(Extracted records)
=== Begin Enclosure ===

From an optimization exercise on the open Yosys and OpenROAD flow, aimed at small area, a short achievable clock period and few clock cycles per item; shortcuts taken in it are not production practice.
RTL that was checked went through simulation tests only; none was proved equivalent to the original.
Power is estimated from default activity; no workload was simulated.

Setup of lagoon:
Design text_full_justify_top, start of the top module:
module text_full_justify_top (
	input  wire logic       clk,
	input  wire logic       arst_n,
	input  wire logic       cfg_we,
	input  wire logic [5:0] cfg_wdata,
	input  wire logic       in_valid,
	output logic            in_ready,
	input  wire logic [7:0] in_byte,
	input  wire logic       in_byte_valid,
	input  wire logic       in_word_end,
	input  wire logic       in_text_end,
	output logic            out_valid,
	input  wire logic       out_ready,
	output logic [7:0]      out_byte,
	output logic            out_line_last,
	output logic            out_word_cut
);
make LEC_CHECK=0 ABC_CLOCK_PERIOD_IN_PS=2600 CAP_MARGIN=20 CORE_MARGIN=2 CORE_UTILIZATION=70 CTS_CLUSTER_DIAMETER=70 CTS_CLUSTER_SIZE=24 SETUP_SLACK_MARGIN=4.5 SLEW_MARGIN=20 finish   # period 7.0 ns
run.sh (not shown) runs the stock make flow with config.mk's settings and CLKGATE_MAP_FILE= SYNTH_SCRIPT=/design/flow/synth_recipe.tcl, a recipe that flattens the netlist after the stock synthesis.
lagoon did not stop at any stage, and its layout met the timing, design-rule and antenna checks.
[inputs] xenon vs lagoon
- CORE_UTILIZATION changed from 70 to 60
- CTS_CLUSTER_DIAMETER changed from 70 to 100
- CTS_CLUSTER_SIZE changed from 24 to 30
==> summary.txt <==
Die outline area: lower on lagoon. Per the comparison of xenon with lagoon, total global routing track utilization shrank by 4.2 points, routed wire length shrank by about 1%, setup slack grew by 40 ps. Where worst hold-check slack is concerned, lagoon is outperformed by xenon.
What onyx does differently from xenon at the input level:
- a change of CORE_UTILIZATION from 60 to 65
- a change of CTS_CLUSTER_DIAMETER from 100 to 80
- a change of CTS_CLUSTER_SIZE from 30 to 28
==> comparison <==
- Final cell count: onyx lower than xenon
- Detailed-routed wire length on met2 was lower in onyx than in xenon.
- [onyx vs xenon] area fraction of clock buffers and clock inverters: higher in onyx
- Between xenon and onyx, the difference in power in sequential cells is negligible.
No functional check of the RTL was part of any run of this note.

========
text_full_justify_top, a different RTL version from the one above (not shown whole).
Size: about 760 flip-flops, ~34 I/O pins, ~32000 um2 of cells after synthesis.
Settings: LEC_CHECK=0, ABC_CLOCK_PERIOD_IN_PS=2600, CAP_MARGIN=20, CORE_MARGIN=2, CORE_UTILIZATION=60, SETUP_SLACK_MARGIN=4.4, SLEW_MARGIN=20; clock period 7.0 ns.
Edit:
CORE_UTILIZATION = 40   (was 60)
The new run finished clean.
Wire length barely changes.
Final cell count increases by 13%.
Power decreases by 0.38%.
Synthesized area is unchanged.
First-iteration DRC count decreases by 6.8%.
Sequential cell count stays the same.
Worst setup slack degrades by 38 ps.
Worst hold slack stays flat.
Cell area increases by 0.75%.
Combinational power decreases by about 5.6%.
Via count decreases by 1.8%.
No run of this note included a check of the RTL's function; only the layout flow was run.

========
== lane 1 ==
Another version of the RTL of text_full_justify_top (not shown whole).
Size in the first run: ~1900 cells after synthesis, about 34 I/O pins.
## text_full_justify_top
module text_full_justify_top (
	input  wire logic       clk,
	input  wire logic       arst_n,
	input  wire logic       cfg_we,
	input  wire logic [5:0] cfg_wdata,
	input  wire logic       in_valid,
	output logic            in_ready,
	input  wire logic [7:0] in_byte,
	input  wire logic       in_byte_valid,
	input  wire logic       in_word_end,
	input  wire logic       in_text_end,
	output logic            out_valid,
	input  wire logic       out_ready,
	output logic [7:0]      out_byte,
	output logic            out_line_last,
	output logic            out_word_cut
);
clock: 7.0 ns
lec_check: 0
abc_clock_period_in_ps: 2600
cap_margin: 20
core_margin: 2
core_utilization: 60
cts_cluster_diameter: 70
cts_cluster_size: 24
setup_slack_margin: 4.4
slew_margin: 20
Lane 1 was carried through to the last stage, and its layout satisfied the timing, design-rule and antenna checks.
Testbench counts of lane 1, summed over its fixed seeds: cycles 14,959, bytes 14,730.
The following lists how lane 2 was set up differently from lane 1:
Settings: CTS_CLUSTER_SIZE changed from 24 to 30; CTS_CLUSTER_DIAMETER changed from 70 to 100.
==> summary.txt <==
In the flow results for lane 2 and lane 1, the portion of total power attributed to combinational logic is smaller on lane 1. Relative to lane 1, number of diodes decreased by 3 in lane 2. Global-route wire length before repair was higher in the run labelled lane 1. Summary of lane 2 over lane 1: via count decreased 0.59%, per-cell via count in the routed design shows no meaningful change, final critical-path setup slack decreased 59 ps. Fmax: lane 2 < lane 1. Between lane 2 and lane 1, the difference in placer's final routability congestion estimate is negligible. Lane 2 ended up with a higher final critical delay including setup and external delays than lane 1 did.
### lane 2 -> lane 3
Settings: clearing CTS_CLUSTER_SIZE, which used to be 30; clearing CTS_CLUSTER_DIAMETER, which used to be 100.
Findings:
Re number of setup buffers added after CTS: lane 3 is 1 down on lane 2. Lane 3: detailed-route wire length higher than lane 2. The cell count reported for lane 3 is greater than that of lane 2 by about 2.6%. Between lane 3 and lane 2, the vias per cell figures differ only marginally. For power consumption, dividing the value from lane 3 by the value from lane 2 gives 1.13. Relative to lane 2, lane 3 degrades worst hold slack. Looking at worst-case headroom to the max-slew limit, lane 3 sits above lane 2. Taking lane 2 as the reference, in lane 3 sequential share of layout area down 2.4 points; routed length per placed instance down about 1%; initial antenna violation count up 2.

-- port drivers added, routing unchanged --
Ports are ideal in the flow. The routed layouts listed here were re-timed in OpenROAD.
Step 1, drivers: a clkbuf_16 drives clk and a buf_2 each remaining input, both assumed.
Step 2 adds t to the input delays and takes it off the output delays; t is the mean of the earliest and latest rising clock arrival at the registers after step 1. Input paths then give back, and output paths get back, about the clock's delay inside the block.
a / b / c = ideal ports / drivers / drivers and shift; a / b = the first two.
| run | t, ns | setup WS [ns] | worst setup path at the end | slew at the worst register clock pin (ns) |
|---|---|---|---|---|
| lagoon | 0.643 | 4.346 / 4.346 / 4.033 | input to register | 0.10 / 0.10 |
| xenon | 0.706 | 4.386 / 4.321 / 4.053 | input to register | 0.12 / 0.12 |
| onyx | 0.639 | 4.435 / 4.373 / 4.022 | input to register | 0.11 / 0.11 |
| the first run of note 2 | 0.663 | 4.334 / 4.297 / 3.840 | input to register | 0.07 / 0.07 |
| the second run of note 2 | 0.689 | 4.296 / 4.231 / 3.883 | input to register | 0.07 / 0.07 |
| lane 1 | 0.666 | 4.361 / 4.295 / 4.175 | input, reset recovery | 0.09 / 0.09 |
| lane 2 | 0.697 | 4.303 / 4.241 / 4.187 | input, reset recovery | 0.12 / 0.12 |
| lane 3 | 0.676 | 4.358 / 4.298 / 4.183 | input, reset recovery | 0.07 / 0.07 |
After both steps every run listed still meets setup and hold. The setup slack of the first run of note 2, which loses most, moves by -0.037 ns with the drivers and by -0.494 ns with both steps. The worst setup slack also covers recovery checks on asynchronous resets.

=== End Enclosure ===

Problem requirements = Please go through the data above and copy each line containing the word "antenna".

Answer section =
lagoon did not stop at any stage, and its layout met the timing, design-rule and antenna checks.
Lane 1 was carried through to the last stage, and its layout satisfied the timing, design-rule and antenna checks.
Re number of setup buffers added after CTS: lane 3 is 1 down on lane 2. Lane 3: detailed-route wire length higher than lane 2. The cell count reported for lane 3 is greater than that of lane 2 by about 2.6%. Between lane 3 and lane 2, the vias per cell figures differ only marginally. For power consumption, dividing the value from lane 3 by the value from lane 2 gives 1.13. Relative to lane 2, lane 3 degrades worst hold slack. Looking at worst-case headroom to the max-slew limit, lane 3 sits above lane 2. Taking lane 2 as the reference, in lane 3 sequential share of layout area down 2.4 points; routed length per placed instance down about 1%; initial antenna violation count up 2.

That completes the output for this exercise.